TASK STATEMENT: Exactly how many lines in the entries contain "period"? Give that number alone.

DATASET RECORDS:

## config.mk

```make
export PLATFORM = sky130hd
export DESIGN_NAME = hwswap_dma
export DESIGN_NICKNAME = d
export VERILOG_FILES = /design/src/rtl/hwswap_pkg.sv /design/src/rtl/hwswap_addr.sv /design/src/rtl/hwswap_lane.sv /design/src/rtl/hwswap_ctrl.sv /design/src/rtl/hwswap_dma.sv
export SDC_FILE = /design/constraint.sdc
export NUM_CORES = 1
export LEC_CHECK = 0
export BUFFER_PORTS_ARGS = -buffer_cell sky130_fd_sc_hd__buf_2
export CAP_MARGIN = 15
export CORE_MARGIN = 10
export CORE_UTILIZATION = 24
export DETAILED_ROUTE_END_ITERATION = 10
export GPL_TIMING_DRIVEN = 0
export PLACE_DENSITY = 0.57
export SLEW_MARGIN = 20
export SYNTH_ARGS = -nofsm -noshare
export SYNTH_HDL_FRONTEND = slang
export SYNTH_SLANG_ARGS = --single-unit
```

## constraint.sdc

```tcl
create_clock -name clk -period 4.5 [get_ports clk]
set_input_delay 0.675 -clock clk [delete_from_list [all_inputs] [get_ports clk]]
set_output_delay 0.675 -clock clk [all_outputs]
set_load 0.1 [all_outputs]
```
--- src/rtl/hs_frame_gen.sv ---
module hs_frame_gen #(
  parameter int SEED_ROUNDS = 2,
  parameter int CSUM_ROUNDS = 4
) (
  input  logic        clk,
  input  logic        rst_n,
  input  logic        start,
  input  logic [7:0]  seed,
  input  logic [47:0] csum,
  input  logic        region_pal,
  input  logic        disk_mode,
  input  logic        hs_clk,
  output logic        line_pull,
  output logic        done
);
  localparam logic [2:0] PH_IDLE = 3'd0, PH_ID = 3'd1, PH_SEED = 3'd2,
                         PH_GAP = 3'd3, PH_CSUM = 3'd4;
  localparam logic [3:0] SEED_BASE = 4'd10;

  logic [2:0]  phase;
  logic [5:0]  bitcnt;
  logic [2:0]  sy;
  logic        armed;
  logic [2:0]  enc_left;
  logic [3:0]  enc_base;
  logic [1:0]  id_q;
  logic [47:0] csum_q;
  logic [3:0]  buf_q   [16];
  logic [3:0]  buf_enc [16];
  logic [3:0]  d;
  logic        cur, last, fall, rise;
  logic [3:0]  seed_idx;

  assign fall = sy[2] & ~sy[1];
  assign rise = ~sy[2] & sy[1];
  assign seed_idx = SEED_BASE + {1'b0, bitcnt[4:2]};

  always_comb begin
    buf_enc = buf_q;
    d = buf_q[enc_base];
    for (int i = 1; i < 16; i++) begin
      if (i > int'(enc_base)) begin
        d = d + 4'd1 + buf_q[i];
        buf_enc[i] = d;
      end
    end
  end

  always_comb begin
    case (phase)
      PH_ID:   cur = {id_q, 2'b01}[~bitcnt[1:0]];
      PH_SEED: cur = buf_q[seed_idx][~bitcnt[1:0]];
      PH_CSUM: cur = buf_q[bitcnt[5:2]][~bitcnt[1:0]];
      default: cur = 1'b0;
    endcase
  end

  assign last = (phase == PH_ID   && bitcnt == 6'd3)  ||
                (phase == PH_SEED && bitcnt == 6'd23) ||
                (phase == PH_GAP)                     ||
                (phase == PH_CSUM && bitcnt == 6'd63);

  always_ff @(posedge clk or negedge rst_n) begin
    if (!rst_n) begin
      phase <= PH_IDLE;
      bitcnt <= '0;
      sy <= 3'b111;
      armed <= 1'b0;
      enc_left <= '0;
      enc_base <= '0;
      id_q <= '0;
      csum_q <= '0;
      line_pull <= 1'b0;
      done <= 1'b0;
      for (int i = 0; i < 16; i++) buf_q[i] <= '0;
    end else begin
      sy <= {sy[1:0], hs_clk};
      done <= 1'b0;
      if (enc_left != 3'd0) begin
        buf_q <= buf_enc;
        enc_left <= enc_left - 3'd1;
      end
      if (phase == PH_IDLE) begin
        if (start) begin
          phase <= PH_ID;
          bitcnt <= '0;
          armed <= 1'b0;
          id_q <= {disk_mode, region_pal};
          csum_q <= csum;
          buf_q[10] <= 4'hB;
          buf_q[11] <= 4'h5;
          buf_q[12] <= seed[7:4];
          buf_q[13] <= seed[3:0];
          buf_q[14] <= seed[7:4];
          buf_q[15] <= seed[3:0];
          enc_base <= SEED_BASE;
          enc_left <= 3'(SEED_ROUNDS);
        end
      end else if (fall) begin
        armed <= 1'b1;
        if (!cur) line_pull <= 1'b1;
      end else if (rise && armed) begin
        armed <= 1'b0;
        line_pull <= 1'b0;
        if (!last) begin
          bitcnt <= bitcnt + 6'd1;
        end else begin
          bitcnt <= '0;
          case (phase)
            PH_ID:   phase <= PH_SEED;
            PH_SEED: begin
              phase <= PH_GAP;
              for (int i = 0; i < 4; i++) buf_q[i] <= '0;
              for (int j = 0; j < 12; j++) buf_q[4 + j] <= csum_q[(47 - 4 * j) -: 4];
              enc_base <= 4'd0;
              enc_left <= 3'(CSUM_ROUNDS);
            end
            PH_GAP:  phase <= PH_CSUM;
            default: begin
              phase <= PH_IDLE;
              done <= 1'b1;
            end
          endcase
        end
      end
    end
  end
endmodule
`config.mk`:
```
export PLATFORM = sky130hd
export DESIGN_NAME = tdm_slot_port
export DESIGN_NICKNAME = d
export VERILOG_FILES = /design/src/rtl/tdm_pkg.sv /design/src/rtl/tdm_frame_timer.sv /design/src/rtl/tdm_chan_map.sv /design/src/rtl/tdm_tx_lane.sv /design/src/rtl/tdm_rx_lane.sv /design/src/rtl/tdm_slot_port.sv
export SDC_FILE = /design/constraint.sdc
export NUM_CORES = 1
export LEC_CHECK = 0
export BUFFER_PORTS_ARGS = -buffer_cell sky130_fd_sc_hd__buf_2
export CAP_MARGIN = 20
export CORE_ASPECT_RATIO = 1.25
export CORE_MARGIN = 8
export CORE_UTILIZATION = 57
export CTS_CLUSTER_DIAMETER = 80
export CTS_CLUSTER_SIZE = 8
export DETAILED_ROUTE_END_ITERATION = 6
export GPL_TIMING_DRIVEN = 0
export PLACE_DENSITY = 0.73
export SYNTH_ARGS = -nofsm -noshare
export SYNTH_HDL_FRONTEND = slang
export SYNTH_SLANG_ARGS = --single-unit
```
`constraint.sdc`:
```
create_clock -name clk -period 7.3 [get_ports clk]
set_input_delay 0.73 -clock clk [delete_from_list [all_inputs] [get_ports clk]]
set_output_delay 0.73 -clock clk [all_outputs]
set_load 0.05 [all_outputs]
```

==

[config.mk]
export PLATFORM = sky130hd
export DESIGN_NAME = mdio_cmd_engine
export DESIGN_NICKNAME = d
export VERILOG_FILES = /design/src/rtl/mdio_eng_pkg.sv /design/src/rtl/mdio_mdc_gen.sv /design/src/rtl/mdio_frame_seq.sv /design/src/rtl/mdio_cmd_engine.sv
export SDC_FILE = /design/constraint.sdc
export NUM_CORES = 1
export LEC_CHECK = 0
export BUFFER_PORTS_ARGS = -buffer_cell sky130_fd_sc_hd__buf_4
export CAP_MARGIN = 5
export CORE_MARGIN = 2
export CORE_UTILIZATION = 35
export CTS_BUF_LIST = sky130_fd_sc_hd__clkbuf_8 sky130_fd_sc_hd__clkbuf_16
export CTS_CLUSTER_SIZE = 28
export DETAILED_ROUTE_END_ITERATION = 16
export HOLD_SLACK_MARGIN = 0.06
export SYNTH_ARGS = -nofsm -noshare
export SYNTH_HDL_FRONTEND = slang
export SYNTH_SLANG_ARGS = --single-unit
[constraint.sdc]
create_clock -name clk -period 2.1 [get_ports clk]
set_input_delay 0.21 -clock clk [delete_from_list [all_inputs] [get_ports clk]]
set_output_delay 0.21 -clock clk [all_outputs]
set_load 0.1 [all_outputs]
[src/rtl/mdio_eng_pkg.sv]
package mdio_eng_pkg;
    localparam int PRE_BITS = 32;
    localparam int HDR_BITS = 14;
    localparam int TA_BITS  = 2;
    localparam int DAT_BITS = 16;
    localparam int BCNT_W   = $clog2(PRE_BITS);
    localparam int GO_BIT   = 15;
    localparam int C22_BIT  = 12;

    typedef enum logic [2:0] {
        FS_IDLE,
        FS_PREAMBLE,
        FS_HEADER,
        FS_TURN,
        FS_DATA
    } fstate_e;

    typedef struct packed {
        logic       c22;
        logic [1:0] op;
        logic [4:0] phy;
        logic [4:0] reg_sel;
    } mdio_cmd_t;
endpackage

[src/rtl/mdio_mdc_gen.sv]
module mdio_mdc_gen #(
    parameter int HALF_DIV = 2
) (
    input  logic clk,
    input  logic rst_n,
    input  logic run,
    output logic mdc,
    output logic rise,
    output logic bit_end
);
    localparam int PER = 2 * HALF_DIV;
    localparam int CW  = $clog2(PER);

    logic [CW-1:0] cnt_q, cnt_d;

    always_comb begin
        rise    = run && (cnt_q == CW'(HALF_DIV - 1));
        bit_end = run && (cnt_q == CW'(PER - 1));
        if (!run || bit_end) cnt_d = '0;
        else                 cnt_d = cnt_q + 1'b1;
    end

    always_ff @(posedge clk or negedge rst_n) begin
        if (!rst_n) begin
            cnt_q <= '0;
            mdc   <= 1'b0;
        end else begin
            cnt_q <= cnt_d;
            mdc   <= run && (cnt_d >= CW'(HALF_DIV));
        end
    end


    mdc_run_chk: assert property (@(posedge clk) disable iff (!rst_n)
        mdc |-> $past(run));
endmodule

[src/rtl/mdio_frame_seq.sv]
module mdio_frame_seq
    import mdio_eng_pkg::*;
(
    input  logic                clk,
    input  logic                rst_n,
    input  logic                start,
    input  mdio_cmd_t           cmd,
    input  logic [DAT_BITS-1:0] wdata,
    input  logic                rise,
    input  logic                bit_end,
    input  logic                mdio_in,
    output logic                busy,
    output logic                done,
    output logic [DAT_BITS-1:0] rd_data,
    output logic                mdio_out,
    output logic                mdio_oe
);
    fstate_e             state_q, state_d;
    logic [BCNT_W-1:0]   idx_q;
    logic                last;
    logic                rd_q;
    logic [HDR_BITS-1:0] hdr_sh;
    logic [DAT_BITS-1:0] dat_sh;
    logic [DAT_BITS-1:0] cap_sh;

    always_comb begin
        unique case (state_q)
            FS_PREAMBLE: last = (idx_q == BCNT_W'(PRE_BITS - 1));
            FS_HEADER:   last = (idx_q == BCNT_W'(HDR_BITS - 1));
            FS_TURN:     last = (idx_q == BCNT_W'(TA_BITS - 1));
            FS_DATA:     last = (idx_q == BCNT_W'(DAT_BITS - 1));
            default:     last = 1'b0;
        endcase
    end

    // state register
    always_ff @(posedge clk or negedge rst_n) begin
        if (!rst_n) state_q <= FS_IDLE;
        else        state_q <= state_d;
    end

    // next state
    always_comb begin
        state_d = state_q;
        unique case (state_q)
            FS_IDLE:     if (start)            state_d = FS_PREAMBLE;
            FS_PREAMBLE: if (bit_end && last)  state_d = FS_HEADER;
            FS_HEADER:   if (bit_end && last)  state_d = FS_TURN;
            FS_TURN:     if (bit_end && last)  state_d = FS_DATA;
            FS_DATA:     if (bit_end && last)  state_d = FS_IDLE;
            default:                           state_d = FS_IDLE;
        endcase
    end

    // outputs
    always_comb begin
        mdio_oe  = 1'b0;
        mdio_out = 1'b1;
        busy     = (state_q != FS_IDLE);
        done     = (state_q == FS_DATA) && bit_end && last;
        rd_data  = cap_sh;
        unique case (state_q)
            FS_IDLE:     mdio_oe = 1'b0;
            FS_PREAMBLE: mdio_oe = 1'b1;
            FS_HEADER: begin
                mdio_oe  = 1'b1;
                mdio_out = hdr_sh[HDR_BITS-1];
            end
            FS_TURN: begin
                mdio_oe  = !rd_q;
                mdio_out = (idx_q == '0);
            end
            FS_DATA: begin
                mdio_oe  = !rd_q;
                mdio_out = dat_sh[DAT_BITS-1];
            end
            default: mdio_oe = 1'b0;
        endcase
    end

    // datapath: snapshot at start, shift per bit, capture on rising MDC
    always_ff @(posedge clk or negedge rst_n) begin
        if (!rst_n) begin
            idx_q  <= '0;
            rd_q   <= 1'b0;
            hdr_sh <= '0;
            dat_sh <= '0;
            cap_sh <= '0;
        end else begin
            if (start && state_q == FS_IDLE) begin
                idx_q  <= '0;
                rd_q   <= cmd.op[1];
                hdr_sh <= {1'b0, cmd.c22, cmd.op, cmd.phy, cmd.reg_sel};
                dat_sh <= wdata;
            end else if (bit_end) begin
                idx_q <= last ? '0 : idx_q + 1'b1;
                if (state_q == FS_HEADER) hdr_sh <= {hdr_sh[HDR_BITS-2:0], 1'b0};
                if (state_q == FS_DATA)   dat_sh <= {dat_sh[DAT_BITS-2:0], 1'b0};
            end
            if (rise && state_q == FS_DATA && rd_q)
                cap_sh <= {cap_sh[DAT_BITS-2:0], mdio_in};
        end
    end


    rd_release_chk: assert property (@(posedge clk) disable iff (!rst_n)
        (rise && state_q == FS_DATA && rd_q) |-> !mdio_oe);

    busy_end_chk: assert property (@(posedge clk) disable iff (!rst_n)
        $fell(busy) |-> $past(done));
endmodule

==

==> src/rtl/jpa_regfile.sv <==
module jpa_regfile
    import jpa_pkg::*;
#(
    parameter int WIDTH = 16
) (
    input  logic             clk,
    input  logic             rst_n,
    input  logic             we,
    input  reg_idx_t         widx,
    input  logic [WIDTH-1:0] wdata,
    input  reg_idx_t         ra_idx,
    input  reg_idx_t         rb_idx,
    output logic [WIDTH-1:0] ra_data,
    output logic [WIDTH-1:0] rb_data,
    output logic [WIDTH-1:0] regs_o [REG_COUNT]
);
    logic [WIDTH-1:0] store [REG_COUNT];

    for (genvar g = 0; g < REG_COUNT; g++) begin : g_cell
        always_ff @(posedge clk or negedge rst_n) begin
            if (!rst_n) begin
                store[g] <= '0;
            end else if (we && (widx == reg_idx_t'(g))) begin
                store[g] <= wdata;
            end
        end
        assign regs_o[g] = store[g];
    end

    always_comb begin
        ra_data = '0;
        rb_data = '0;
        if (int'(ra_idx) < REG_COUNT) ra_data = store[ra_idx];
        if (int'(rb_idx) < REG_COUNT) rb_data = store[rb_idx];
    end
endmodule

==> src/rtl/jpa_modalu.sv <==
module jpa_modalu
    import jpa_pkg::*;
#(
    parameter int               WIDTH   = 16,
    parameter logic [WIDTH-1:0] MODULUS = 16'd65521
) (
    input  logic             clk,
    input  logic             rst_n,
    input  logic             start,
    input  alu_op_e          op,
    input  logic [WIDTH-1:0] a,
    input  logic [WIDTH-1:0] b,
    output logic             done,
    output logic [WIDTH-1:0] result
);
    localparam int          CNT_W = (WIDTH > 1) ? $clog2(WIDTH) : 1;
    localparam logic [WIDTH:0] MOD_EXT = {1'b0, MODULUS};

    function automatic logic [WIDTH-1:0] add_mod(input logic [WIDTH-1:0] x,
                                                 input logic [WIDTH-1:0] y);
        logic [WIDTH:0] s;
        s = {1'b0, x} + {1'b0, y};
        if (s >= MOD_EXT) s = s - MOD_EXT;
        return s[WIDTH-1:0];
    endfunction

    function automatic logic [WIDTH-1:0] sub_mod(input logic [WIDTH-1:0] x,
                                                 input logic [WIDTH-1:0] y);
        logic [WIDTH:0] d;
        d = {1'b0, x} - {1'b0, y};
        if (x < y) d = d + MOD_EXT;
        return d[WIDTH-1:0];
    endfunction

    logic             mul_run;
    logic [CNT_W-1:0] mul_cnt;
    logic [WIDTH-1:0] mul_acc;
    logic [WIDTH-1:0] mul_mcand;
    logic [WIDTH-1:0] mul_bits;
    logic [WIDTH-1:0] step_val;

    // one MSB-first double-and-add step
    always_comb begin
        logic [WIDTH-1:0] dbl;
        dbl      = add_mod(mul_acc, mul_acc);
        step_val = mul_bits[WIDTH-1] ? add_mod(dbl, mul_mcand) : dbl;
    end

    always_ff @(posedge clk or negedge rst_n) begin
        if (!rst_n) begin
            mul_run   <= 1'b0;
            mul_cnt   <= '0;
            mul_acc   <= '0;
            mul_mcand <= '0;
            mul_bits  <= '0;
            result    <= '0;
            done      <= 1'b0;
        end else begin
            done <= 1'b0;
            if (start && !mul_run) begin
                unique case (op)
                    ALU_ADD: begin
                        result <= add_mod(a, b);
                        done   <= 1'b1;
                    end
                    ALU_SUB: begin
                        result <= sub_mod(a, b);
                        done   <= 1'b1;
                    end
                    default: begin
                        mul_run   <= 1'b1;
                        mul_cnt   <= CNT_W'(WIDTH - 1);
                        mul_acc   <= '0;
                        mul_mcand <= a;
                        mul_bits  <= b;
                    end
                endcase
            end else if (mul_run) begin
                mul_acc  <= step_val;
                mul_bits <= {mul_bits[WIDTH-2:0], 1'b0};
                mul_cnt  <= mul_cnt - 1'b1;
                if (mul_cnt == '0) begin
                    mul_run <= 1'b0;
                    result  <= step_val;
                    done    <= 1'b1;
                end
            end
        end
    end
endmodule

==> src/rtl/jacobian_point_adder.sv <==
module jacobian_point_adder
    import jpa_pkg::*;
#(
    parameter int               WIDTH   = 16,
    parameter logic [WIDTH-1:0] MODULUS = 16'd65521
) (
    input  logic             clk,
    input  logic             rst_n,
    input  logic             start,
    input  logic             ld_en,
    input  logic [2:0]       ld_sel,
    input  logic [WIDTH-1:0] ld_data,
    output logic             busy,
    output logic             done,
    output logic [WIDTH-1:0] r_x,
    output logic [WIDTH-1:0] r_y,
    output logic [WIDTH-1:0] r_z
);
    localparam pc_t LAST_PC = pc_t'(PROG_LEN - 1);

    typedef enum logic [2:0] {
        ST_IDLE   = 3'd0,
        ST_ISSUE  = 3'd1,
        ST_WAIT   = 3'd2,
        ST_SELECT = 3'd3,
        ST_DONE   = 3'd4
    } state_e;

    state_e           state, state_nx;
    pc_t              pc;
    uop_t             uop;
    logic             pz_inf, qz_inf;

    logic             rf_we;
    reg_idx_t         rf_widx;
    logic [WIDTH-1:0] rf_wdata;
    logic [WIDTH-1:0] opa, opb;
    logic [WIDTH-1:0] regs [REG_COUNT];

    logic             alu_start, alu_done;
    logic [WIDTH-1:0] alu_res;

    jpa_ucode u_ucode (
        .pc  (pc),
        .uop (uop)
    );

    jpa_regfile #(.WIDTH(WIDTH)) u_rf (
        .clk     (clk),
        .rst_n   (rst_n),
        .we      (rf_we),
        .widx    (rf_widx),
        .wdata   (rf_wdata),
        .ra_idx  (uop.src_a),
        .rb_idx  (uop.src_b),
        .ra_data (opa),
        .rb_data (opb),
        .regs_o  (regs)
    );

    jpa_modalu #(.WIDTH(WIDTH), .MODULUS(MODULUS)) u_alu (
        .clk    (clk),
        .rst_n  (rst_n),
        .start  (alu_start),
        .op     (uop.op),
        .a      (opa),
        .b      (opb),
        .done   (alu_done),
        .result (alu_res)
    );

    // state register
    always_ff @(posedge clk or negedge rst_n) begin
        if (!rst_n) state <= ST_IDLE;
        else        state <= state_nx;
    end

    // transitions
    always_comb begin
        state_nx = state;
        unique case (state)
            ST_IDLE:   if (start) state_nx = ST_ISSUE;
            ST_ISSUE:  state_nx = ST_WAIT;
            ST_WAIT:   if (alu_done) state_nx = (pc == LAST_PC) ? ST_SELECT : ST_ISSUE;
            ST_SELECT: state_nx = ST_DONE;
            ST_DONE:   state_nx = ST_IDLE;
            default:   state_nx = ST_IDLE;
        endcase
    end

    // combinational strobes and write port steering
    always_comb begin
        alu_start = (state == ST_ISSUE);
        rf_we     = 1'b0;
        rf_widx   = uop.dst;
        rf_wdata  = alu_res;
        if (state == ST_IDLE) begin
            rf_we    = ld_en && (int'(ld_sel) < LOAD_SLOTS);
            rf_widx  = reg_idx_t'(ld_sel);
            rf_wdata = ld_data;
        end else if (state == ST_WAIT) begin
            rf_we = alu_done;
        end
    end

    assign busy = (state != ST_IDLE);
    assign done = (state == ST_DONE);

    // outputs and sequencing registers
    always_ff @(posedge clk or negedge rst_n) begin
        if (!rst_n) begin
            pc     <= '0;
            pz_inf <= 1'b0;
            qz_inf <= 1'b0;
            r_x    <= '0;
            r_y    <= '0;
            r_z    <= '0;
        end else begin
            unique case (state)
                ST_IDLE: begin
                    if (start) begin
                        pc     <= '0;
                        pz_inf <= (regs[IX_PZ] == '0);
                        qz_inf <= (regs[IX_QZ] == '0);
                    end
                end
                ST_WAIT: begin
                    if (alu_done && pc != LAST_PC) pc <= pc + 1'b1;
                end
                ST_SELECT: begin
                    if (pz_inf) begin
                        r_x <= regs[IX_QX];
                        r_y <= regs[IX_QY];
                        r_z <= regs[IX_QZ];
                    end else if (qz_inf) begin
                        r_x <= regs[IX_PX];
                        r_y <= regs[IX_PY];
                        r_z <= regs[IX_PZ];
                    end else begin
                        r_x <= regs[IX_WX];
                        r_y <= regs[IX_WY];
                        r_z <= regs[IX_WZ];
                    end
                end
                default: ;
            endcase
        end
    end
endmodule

ANSWER TO THE PROBLEM: 3